Data extracted from a collection |
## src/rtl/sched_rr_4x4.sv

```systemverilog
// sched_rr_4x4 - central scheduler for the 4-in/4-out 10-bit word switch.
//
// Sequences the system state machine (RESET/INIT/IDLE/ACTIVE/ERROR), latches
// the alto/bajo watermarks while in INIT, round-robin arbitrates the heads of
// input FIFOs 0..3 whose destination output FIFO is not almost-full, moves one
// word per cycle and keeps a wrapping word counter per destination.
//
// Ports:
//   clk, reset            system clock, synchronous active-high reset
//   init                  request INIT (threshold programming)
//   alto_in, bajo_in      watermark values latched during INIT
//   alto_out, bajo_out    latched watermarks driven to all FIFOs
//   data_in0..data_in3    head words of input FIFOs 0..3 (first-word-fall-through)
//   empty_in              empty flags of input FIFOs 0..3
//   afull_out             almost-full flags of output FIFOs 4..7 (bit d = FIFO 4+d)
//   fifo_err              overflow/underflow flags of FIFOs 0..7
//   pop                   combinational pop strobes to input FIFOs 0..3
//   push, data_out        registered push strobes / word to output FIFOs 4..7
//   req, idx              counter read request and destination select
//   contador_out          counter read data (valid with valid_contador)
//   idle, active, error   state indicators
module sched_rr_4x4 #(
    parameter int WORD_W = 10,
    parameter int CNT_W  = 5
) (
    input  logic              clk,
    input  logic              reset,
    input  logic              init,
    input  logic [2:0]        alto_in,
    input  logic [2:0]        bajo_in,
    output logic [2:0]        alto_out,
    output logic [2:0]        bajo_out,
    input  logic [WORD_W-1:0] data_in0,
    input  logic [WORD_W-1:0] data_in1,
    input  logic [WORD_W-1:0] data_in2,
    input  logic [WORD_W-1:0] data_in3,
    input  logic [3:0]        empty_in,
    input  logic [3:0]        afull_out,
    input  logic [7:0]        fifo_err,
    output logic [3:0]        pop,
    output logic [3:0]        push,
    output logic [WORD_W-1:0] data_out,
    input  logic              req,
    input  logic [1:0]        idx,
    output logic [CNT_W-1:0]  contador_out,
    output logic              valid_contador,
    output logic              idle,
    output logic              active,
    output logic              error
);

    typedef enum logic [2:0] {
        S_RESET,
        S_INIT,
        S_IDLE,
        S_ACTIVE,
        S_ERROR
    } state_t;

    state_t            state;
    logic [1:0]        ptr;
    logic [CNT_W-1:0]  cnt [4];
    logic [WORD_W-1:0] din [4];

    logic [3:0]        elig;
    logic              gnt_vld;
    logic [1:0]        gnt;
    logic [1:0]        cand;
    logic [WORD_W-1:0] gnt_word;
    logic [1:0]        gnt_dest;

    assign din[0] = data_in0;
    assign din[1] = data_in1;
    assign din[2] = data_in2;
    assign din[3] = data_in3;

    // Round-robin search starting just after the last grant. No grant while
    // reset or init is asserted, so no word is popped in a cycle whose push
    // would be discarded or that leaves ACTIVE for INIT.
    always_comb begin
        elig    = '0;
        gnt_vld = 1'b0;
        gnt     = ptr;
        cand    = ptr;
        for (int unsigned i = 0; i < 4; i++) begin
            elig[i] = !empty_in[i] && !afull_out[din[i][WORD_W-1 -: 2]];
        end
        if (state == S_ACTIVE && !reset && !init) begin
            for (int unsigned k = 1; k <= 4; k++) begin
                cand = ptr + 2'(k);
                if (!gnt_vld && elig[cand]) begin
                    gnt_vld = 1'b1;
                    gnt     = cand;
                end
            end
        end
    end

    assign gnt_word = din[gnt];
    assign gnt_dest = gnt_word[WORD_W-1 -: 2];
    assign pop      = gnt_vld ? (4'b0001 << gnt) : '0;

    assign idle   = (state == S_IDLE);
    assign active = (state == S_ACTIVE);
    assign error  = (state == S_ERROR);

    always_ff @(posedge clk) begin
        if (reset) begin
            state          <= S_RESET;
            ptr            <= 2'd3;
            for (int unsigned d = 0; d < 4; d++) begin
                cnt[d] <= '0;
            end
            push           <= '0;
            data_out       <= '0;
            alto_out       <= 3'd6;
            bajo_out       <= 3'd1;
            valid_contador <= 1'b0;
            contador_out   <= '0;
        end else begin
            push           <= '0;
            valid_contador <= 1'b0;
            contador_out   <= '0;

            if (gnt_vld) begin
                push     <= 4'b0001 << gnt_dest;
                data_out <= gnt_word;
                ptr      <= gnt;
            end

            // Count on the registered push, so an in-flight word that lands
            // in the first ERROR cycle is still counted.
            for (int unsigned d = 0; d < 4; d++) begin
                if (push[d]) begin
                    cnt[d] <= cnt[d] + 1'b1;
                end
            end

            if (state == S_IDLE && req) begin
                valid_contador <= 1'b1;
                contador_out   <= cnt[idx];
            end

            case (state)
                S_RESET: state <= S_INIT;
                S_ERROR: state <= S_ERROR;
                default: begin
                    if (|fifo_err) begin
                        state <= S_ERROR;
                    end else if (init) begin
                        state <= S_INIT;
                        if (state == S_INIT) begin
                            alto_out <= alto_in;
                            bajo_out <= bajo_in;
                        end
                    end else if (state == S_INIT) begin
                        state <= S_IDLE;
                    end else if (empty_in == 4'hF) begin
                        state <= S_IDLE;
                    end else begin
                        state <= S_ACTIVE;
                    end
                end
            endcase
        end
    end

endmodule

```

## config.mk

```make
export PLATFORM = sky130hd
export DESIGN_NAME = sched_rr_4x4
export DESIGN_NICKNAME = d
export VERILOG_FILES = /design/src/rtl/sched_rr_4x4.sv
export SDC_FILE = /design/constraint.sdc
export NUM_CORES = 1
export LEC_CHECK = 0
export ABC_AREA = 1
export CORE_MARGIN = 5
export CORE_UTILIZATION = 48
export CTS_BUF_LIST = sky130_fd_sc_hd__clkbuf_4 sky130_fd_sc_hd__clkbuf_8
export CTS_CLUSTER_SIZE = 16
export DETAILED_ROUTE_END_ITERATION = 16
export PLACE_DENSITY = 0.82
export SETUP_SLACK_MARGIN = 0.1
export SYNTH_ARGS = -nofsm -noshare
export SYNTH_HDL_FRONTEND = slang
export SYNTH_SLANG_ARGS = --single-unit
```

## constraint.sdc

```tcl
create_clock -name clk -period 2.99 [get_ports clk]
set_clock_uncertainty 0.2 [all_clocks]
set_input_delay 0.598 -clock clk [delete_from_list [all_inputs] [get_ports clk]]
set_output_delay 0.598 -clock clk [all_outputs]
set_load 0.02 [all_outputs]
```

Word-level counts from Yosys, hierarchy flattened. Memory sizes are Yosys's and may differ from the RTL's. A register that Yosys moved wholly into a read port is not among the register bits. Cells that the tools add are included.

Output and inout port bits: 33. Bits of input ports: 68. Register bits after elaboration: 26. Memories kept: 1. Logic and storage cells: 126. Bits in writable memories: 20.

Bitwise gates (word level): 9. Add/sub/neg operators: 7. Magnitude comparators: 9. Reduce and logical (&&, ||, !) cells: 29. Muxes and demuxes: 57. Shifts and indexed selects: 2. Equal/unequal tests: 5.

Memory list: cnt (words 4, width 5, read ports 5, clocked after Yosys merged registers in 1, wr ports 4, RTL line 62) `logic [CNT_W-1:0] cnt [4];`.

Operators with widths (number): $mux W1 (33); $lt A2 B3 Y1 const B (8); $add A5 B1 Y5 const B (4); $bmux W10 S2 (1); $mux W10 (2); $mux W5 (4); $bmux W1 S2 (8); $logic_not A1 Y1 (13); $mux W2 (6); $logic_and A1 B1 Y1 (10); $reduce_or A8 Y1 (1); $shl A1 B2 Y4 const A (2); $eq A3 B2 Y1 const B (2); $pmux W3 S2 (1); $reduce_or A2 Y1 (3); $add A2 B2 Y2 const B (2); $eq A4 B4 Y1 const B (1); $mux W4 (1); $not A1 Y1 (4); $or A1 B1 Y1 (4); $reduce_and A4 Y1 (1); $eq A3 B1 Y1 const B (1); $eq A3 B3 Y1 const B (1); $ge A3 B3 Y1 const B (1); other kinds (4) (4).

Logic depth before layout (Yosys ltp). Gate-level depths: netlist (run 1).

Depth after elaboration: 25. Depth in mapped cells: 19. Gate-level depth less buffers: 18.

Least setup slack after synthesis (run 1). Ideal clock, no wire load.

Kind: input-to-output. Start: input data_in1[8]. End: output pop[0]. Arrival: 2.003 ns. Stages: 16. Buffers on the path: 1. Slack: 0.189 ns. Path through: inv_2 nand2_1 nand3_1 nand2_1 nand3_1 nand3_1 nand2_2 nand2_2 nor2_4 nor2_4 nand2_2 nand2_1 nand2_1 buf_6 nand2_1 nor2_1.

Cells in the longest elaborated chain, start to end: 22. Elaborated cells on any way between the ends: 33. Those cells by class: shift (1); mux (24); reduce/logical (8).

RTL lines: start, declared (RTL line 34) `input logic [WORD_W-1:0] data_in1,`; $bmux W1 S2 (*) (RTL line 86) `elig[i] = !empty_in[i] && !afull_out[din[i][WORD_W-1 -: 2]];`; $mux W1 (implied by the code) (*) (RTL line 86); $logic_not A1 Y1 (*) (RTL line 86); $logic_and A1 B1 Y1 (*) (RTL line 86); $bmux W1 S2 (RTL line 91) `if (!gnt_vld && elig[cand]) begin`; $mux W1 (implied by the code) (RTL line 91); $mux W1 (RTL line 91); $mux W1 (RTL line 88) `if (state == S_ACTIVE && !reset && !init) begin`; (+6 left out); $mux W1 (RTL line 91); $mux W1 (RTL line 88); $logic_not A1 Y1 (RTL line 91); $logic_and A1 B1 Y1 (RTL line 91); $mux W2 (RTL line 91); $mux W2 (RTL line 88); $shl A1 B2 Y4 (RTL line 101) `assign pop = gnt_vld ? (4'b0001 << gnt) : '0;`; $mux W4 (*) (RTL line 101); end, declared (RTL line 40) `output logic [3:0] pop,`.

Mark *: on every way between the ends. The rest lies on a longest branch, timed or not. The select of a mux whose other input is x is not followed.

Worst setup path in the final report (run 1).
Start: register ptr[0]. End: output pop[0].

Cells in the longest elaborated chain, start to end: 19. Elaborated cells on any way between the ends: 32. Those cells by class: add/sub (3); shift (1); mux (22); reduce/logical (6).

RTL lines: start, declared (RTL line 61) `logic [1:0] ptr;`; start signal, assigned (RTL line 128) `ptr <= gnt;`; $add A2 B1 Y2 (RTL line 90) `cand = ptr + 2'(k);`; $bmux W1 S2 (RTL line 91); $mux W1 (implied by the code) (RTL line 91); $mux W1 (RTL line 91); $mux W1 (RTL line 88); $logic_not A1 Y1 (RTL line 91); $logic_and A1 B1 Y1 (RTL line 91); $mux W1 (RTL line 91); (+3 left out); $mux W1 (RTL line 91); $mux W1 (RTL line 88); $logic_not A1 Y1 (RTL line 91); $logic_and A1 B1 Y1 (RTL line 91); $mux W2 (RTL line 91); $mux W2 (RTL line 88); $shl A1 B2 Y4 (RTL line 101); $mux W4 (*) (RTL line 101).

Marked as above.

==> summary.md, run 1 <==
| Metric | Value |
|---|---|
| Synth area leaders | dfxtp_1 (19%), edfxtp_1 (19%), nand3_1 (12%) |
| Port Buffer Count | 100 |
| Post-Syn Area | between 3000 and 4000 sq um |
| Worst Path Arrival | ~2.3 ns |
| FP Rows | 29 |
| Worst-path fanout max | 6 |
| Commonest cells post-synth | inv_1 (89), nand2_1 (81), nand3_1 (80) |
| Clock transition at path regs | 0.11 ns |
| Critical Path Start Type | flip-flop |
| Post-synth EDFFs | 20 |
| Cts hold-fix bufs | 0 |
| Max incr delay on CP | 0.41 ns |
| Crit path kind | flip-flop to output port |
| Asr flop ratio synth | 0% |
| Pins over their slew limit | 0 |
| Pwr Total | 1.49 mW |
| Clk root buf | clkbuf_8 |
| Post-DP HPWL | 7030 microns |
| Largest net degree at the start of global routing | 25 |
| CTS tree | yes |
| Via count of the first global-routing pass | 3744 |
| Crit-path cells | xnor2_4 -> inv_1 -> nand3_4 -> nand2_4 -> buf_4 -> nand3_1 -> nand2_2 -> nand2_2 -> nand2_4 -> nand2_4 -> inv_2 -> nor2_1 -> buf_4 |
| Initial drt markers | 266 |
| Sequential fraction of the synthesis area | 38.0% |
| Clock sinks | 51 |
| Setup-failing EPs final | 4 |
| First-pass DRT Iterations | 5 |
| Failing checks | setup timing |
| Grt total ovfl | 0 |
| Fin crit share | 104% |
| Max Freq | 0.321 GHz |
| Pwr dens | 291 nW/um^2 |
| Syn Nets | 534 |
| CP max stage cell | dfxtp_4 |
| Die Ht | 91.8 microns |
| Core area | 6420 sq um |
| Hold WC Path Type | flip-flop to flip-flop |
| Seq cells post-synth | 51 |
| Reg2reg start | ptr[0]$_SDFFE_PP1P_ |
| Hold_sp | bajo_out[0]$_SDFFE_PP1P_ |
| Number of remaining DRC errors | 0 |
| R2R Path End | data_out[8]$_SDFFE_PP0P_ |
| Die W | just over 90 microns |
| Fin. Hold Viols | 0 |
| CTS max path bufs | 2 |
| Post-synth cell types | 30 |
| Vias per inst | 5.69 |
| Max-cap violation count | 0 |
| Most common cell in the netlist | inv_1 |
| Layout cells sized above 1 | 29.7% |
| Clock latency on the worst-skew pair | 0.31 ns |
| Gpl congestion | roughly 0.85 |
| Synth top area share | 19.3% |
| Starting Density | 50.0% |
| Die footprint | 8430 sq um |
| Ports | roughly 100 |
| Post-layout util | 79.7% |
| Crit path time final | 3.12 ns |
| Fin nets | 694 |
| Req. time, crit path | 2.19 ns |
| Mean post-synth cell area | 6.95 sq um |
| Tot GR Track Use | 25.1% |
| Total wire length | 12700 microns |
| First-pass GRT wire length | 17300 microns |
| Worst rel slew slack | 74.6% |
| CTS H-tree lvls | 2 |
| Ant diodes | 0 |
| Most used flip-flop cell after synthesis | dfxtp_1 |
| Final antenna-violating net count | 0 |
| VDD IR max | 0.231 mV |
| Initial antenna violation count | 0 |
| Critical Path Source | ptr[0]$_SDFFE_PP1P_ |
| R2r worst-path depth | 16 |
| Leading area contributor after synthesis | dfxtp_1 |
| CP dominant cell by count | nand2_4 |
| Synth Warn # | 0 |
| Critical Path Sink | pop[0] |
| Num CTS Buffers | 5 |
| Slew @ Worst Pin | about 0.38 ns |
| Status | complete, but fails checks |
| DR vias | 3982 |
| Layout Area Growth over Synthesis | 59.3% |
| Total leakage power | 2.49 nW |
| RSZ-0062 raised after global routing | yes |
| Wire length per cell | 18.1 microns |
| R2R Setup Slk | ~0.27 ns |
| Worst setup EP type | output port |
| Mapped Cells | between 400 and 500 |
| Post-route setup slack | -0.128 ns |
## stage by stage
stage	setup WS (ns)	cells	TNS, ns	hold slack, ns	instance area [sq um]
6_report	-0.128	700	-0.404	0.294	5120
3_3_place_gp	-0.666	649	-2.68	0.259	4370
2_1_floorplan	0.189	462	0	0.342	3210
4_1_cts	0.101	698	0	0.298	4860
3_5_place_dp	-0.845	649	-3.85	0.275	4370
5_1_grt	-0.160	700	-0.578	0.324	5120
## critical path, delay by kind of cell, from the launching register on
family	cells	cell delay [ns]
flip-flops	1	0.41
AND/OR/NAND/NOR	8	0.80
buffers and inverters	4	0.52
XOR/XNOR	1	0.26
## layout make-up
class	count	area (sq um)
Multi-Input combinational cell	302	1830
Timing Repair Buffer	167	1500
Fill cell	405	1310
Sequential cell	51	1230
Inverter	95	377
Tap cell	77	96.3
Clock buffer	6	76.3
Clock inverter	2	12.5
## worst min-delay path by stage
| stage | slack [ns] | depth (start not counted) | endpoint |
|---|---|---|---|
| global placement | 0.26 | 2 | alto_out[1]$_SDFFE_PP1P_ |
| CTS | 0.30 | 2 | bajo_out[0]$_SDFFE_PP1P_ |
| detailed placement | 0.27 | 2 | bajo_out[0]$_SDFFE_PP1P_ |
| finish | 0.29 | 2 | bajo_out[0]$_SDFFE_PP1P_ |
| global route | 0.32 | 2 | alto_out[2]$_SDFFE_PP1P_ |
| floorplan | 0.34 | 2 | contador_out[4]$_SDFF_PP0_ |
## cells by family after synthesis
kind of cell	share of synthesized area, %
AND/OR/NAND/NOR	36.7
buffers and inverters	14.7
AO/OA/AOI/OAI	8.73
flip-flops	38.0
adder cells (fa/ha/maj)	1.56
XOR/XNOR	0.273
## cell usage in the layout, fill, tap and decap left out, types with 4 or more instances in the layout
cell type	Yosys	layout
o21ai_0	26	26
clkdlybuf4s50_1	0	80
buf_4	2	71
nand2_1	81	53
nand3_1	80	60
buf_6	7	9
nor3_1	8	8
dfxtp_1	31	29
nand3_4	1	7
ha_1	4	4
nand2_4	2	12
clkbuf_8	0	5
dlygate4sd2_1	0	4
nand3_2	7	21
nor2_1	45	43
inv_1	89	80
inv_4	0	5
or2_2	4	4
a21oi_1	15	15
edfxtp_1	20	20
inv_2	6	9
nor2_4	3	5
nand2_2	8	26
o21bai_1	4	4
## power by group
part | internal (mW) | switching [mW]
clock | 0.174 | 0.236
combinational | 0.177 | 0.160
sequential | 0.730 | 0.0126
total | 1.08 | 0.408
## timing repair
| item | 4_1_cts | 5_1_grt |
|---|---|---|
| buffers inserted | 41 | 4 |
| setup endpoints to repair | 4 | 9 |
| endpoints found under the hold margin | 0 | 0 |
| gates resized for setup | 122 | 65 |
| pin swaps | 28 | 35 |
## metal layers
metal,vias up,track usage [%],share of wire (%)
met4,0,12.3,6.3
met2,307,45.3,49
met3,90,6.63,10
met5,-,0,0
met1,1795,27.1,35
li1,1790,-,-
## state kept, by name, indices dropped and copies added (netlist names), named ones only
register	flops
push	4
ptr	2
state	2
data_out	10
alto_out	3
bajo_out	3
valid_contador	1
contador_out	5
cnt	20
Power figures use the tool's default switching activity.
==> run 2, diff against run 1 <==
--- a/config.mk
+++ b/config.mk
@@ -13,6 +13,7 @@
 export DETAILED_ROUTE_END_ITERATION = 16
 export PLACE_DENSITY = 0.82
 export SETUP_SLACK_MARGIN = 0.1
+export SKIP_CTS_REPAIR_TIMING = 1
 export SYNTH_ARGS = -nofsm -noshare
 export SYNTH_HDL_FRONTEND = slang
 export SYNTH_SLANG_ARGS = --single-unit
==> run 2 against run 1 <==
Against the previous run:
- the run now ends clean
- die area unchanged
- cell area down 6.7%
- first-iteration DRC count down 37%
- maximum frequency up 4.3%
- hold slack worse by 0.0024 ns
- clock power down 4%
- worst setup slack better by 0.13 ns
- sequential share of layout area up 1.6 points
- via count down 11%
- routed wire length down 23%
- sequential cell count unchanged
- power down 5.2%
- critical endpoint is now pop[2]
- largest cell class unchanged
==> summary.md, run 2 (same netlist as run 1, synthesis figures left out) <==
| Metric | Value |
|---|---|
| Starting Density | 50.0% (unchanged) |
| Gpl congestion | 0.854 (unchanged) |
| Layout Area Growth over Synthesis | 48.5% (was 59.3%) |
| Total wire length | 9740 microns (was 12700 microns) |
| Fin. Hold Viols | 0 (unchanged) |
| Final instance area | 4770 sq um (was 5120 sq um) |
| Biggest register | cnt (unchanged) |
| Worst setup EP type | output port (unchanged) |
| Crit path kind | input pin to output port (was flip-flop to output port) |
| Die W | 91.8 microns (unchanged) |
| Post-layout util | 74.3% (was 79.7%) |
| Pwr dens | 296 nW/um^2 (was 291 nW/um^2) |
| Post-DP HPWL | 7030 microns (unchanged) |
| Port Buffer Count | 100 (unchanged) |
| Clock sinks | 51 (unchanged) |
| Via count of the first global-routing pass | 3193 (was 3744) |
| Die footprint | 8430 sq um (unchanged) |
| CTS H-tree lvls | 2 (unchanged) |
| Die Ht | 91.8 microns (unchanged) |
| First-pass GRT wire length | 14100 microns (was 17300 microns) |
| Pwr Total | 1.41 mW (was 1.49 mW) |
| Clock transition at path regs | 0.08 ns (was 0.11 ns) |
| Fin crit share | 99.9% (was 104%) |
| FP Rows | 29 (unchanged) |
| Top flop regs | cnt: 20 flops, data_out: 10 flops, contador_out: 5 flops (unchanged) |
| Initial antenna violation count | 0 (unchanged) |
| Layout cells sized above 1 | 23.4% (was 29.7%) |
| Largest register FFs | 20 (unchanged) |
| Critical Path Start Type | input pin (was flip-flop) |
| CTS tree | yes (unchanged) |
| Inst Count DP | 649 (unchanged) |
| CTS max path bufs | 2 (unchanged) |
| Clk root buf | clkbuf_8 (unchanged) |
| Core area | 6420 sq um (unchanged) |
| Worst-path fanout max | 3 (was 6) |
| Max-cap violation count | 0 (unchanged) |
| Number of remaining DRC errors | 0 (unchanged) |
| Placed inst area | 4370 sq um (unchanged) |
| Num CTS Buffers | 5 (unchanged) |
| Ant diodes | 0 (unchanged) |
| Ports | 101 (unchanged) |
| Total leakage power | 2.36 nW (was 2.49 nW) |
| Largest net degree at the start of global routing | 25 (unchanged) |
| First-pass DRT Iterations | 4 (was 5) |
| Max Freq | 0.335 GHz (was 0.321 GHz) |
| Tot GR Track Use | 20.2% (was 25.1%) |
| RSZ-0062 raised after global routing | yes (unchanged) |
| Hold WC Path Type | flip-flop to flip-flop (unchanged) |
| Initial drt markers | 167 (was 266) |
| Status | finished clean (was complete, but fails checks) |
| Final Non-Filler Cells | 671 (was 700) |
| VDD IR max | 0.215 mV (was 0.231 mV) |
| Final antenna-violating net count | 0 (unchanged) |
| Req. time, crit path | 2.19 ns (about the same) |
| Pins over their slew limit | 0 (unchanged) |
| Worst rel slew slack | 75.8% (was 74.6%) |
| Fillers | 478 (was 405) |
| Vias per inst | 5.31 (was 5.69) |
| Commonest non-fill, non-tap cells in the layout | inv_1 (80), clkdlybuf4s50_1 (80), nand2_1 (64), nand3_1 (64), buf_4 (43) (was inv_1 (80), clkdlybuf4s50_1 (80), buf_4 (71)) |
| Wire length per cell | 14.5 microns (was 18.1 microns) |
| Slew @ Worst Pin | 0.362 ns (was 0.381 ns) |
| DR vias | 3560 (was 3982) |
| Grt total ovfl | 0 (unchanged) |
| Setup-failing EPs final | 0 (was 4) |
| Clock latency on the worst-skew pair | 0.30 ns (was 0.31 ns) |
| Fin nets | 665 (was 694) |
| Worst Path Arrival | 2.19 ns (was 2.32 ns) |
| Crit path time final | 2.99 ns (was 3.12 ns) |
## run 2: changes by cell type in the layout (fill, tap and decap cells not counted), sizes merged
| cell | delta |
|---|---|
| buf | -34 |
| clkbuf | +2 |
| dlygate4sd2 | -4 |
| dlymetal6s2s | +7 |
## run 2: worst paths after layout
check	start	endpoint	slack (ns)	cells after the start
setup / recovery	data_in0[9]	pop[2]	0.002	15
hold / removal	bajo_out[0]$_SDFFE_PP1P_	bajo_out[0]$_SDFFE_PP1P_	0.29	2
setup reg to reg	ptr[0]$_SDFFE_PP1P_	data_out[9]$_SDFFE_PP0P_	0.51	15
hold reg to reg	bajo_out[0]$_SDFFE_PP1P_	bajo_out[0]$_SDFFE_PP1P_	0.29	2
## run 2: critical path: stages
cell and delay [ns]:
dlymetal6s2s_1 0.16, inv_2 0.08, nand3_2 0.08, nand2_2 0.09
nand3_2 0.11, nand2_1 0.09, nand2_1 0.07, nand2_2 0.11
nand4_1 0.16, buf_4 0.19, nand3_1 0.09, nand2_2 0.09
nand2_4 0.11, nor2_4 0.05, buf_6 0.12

What is being asked |
Reproduce the entries above exactly, but only the lines between the line holding "bufs | 2 (unchanged) |" and the line holding "4370 sq um (unchanged) |", inclusive.

Answer for the task |
| CTS max path bufs | 2 (unchanged) |
| Clk root buf | clkbuf_8 (unchanged) |
| Core area | 6420 sq um (unchanged) |
| Worst-path fanout max | 3 (was 6) |
| Max-cap violation count | 0 (unchanged) |
| Number of remaining DRC errors | 0 (unchanged) |
| Placed inst area | 4370 sq um (unchanged) |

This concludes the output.